The survey remained open for ten weeks, from February 3 through April 15, 2016. To invite participation, a description and link to the survey was shared to listservs and online newsletters whose readership emphasized the target audience. A total of 398 responses to the survey was collected.

Survey Results and Commentary

Background information

This section of the survey aimed to gather data regarding respondents’ LAM organization in which they work, as well as general filenaming practice in that organization.

 

Participants were first asked to select a description of the overall type of organization in which they work (n=371). See Table 1.

 

Table 1: Demographic breakdown of respondents

Respondents’ type of organization Percentage of responses

 

Academic Library 44.2%
Archives/Special Collections 25.6%
Other 13.2%
Museum/Gallery 12.1%
Public Library 4.9%

 

Participants were asked about their role in their institution. Over one-third of respondents (n=330) identified themselves as Librarians, followed by over one-quarter as Archivists. About 20% selected Other and supplied an open text explanation. Upon review of these responses, we identified a number of these to fall within another category, bringing the Other category down to 17% (and increasing several of the other categories). Remaining open text responses comprised primarily of Photographer, as well as some variation of the title Digital Assets Manager or Digital Curator. See Table 2.

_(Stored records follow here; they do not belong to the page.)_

`src/rtl/pic_cascade_pkg.sv`:
```
package pic_cascade_pkg;
  localparam int LINES  = 8;
  localparam int LINE_W = $clog2(LINES);
  localparam int DATA_W = 8;

  localparam logic [DATA_W-1:0] MASTER_TRIG_MASK = 8'hF8;
  localparam logic [DATA_W-1:0] SLAVE_TRIG_MASK  = 8'hDE;

  localparam logic [2:0] CMD_NSEOI = 3'b001;
  localparam logic [2:0] CMD_SEOI  = 3'b011;

  typedef enum logic [1:0] {
    RD_NONE,
    RD_CTL0,
    RD_CTL1,
    RD_TRIG
  } rd_src_e;
endpackage

```
`src/rtl/pic_line_ctrl.sv`:
```
module pic_line_ctrl
  import pic_cascade_pkg::*;
#(
  parameter int N  = LINES,
  parameter int DW = DATA_W
) (
  input  logic                 clk_i,
  input  logic                 rst_ni,
  input  logic                 req_we_i,
  input  logic [$clog2(N)-1:0] req_line_i,
  input  logic                 req_level_i,
  input  logic [N-1:0]         pulse_i,
  input  logic [N-1:0]         trig_i,
  input  logic                 wr_i,
  input  logic                 reg_sel_i,
  input  logic [DW-1:0]        wdata_i,
  input  logic                 ack_i,
  output logic                 win_valid_o,
  output logic [$clog2(N)-1:0] win_line_o,
  output logic [DW-1:0]        base_o,
  output logic [DW-1:0]        rdata_o
);
  localparam int LW = $clog2(N);
  localparam logic [DW-1:0] BASE_MASK = {DW{1'b1}} << LW;

  logic [N-1:0]  irr_q, irr_d, last_q, last_d, isr_q, isr_d, imr_q, imr_d;
  logic [DW-1:0] base_q, base_d;
  logic          arm_q, arm_d, rsel_q, rsel_d;
  logic [LW:0]   req_pick, isr_pick;

  function automatic logic [LW:0] lowest(input logic [N-1:0] v);
    logic [LW:0] r;
    r = '0;
    for (int i = N - 1; i >= 0; i--) begin
      if (v[i]) r = {1'b1, LW'(i)};
    end
    return r;
  endfunction

  assign req_pick    = lowest(irr_q & ~imr_q);
  assign isr_pick    = lowest(isr_q);
  assign win_valid_o = req_pick[LW] && (!isr_pick[LW] || (req_pick[LW-1:0] < isr_pick[LW-1:0]));
  assign win_line_o  = req_pick[LW-1:0];
  assign base_o      = base_q;
  assign rdata_o     = reg_sel_i ? DW'(imr_q) : (rsel_q ? DW'(isr_q) : DW'(irr_q));

  always_comb begin
    irr_d  = irr_q;
    last_d = last_q;
    isr_d  = isr_q;
    imr_d  = imr_q;
    base_d = base_q;
    arm_d  = arm_q;
    rsel_d = rsel_q;
    if (req_we_i) begin
      if (trig_i[req_line_i]) irr_d[req_line_i] = req_level_i;
      else if (req_level_i && !last_q[req_line_i]) irr_d[req_line_i] = 1'b1;
      last_d[req_line_i] = req_level_i;
    end
    irr_d = irr_d | pulse_i;
    if (ack_i && win_valid_o) begin
      isr_d[win_line_o] = 1'b1;
      if (!trig_i[win_line_o]) irr_d[win_line_o] = 1'b0;
    end
    if (wr_i) begin
      if (!reg_sel_i) begin
        if (wdata_i[4]) begin
          imr_d  = '0;
          isr_d  = '0;
          arm_d  = 1'b1;
          rsel_d = 1'b0;
        end else if (wdata_i[3]) begin
          if (wdata_i[1]) rsel_d = wdata_i[0];
        end else if (wdata_i[7:5] == CMD_NSEOI) begin
          if (isr_pick[LW]) isr_d[isr_pick[LW-1:0]] = 1'b0;
        end else if (wdata_i[7:5] == CMD_SEOI) begin
          isr_d[wdata_i[LW-1:0]] = 1'b0;
        end
      end else if (arm_q) begin
        base_d = wdata_i & BASE_MASK;
        arm_d  = 1'b0;
      end else begin
        imr_d = wdata_i[N-1:0];
      end
    end
  end

  always_ff @(posedge clk_i or negedge rst_ni) begin
    if (!rst_ni) begin
      irr_q  <= '0;
      last_q <= '0;
      isr_q  <= '0;
      imr_q  <= '0;
      base_q <= '0;
      arm_q  <= 1'b0;
      rsel_q <= 1'b0;
    end else begin
      irr_q  <= irr_d;
      last_q <= last_d;
      isr_q  <= isr_d;
      imr_q  <= imr_d;
      base_q <= base_d;
      arm_q  <= arm_d;
      rsel_q <= rsel_d;
    end
  end
endmodule

```
`src/rtl/pic_port_decode.sv`:
```
module pic_port_decode
  import pic_cascade_pkg::*;
#(
  parameter int              AW        = 16,
  parameter int              LEN_W     = 3,
  parameter logic [AW-1:0]   CTL0_ADDR = 16'h0020,
  parameter logic [AW-1:0]   CTL1_ADDR = 16'h00A0,
  parameter logic [AW-1:0]   TRIG_ADDR = 16'h04D0
) (
  input  logic [AW-1:0]    addr_i,
  input  logic [LEN_W-1:0] len_i,
  input  logic             wr_i,
  input  logic             rd_i,
  output logic [1:0]       ctl_wr_o,
  output logic [1:0]       trig_wr_o,
  output logic             reg_sel_o,
  output rd_src_e          rd_src_o
);
  logic byte_ok, hit_c0, hit_c1, hit_t, wr_ok, rd_ok;

  assign byte_ok   = (len_i == LEN_W'(1));
  assign hit_c0    = (addr_i[AW-1:1] == CTL0_ADDR[AW-1:1]);
  assign hit_c1    = (addr_i[AW-1:1] == CTL1_ADDR[AW-1:1]);
  assign hit_t     = (addr_i[AW-1:1] == TRIG_ADDR[AW-1:1]);
  assign wr_ok     = wr_i && byte_ok;
  assign rd_ok     = rd_i && byte_ok;
  assign reg_sel_o = addr_i[0];
  assign ctl_wr_o  = {hit_c1 && wr_ok, hit_c0 && wr_ok};
  assign trig_wr_o = {hit_t && wr_ok && addr_i[0], hit_t && wr_ok && !addr_i[0]};

  always_comb begin
    rd_src_o = RD_NONE;
    if (rd_ok) begin
      if (hit_c0)      rd_src_o = RD_CTL0;
      else if (hit_c1) rd_src_o = RD_CTL1;
      else if (hit_t)  rd_src_o = RD_TRIG;
    end
  end
endmodule

```
`src/rtl/pic_cascade_ack.sv`:
```
module pic_cascade_ack
  import pic_cascade_pkg::*;
#(
  parameter int            AW        = 16,
  parameter int            LEN_W     = 3,
  parameter int            CAS_LINE  = 2,
  parameter logic [AW-1:0] CTL0_ADDR = 16'h0020,
  parameter logic [AW-1:0] CTL1_ADDR = 16'h00A0,
  parameter logic [AW-1:0] TRIG_ADDR = 16'h04D0
) (
  input  logic               clk_i,
  input  logic               rst_ni,
  input  logic               irq_set_i,
  input  logic [LINE_W:0]    irq_num_i,
  input  logic               irq_level_i,
  input  logic [AW-1:0]      io_addr_i,
  input  logic [LEN_W-1:0]   io_len_i,
  input  logic               io_wr_i,
  input  logic               io_rd_i,
  input  logic [DATA_W-1:0]  io_wdata_i,
  output logic [DATA_W-1:0]  io_rdata_o,
  input  logic               ack_i,
  output logic               int_o,
  output logic [DATA_W-1:0]  vector_o,
  output logic               vector_valid_o
);
  localparam int N  = LINES;
  localparam int LW = LINE_W;
  localparam int DW = DATA_W;
  localparam logic [LW-1:0] CAS  = LW'(CAS_LINE);
  localparam logic [LW-1:0] SPUR = LW'(N - 1);
  localparam logic [1:0][DW-1:0] TRIG_MASKS = {SLAVE_TRIG_MASK, MASTER_TRIG_MASK};

  logic [1:0]          ctl_wr, trig_wr, ctl_ack, win_valid;
  logic                reg_sel;
  rd_src_e             rd_src;
  logic [1:0][DW-1:0]  trig_q, base, ctl_rdata;
  logic [1:0][N-1:0]   pulse;
  logic [1:0][LW-1:0]  win_line;
  logic                m_valid, s_valid, s_ack, cas_q, vec_valid_q;
  logic [LW-1:0]       m_line, s_line;
  logic [DW-1:0]       m_base, s_base, vec_d, vector_q, rd_mux, rdata_q;

  pic_port_decode #(
    .AW(AW), .LEN_W(LEN_W), .CTL0_ADDR(CTL0_ADDR), .CTL1_ADDR(CTL1_ADDR), .TRIG_ADDR(TRIG_ADDR)
  ) i_decode (
    .addr_i   (io_addr_i),
    .len_i    (io_len_i),
    .wr_i     (io_wr_i),
    .rd_i     (io_rd_i),
    .ctl_wr_o (ctl_wr),
    .trig_wr_o(trig_wr),
    .reg_sel_o(reg_sel),
    .rd_src_o (rd_src)
  );

  assign m_valid = win_valid[0];
  assign m_line  = win_line[0];
  assign m_base  = base[0];
  assign s_valid = win_valid[1];
  assign s_line  = win_line[1];
  assign s_base  = base[1];
  assign s_ack   = ack_i && m_valid && (m_line == CAS);
  assign ctl_ack = {s_ack, ack_i};
  assign pulse[0] = N'(cas_q) << CAS_LINE;
  assign pulse[1] = '0;

  for (genvar c = 0; c < 2; c++) begin : g_ctl
    always_ff @(posedge clk_i or negedge rst_ni) begin
      if (!rst_ni)         trig_q[c] <= '0;
      else if (trig_wr[c]) trig_q[c] <= io_wdata_i & TRIG_MASKS[c];
    end

    pic_line_ctrl #(.N(N), .DW(DW)) i_ctl (
      .clk_i      (clk_i),
      .rst_ni     (rst_ni),
      .req_we_i   (irq_set_i && (irq_num_i[LW] == 1'(c))),
      .req_line_i (irq_num_i[LW-1:0]),
      .req_level_i(irq_level_i),
      .pulse_i    (pulse[c]),
      .trig_i     (trig_q[c][N-1:0]),
      .wr_i       (ctl_wr[c]),
      .reg_sel_i  (reg_sel),
      .wdata_i    (io_wdata_i),
      .ack_i      (ctl_ack[c]),
      .win_valid_o(win_valid[c]),
      .win_line_o (win_line[c]),
      .base_o     (base[c]),
      .rdata_o    (ctl_rdata[c])
    );
  end

  always_comb begin
    if (!m_valid)          vec_d = m_base | DW'(SPUR);
    else if (m_line == CAS) vec_d = s_valid ? (s_base | DW'(s_line)) : (s_base | DW'(SPUR));
    else                    vec_d = m_base | DW'(m_line);
  end

  always_comb begin
    case (rd_src)
      RD_CTL0: rd_mux = ctl_rdata[0];
      RD_CTL1: rd_mux = ctl_rdata[1];
      RD_TRIG: rd_mux = trig_q[reg_sel];
      default: rd_mux = '0;
    endcase
  end

  always_ff @(posedge clk_i or negedge rst_ni) begin
    if (!rst_ni) begin
      vector_q    <= '0;
      vec_valid_q <= 1'b0;
      cas_q       <= 1'b0;
      rdata_q     <= '0;
    end else begin
      if (ack_i) vector_q <= vec_d;
      vec_valid_q <= ack_i;
      // a slave served by this acknowledge must not be re-forwarded
      cas_q       <= s_valid && !s_ack;
      rdata_q     <= rd_mux;
    end
  end

  assign int_o          = m_valid;
  assign vector_o       = vector_q;
  assign vector_valid_o = vec_valid_q;
  assign io_rdata_o     = rdata_q;
endmodule

```
`config.mk`:
```
export PLATFORM = sky130hd
export DESIGN_NAME = pic_cascade_ack
export DESIGN_NICKNAME = d
export VERILOG_FILES = /design/src/rtl/pic_cascade_pkg.sv /design/src/rtl/pic_line_ctrl.sv /design/src/rtl/pic_port_decode.sv /design/src/rtl/pic_cascade_ack.sv
export SDC_FILE = /design/constraint.sdc
export NUM_CORES = 1
export LEC_CHECK = 0
export ABC_AREA = 1
export BUFFER_PORTS_ARGS = -buffer_cell sky130_fd_sc_hd__buf_2
export CAP_MARGIN = 20
export CORE_ASPECT_RATIO = 0.5
export CORE_UTILIZATION = 40
export DETAILED_ROUTE_END_ITERATION = 6
export GPL_TIMING_DRIVEN = 0
export PLACE_DENSITY_LB_ADDON = 0.15
export REMOVE_ABC_BUFFERS = 1
export SETUP_SLACK_MARGIN = 0.02
export SYNTH_ARGS = -nofsm -noshare
export SYNTH_HDL_FRONTEND = slang
export SYNTH_SLANG_ARGS = --single-unit
```
`constraint.sdc`:
```
create_clock -name clk_i -period 2 [get_ports clk_i]
set_clock_uncertainty 0.2 [all_clocks]
set_input_delay 0.4 -clock clk_i [delete_from_list [all_inputs] [get_ports clk_i]]
set_output_delay 0.4 -clock clk_i [all_outputs]
set_load 0.05 [all_outputs]
```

Table 2: Professional role breakdown of respondents

Respondents’ role Percentage of responses
Librarian 37.6%
Archivist 29.4%
Other 17.3%
IT professional 6.1%
Project Manager 6.1%
Assistant/technician 3.6%

 

Participants were also asked about the existence (or non-existence) of filenaming policies in place in their organizations (n=331). Participants who selected No or I don’t know were given no further questions and prompted to complete the survey by submitting their responses up to this point. Remaining respondents (n=313) were asked what kinds of policies existed and could choose more than one type. See Table 3.

 

Table 3: Filenaming policy types in use by respondents

Type of Filenaming Policy Number of respondents
One or more organization-wide policies 28.4%
One or more department-wide policies 37%
One or more filenaming policies per project/collection 34.6%

 

Remaining respondents (n=313) were also asked whether they felt that their filenaming policies adequately serves their needs. See Table 4.

 

Table 4: Breakdown of if current policies served respondents’ needs

Does Current Policy(ies) Serves Organization’s Needs? Percentage of respondents
Yes 75.3%
No 17.3%
I don’t know 7.4%

 

Participants who selected No were prompted to explain why their filenaming policies may not adequately serve their needs in an open text box. Fifty-one respondents provided explanations that ranged from current schemes not being extensible enough to a need for more training of staff members who are on the front lines of creating filenames. Several themes emerged from the responses. First, eight respondents mentioned the need for more buy-in within the institution to follow established guidelines. Some of these expressed that adoption was “casual” or that policies were followed as “suggestions”. One response mentioned that “compliance with naming rules is very difficult to impose or enforce without full knowledgeable support from senior management”. Another theme that appeared was the desire to have either an institution-wide policy that can be modified for smaller work units or projects, or a larger, profession-wide set of best practices. One response stated that they would prefer to have their filenaming schemes “standardized according to professional standards”. Lastly, five of the respondents expressed the challenge of having schemes in place for some collections but not others. Among these responses, filenaming policies were typically in place for digitized materials, but not others.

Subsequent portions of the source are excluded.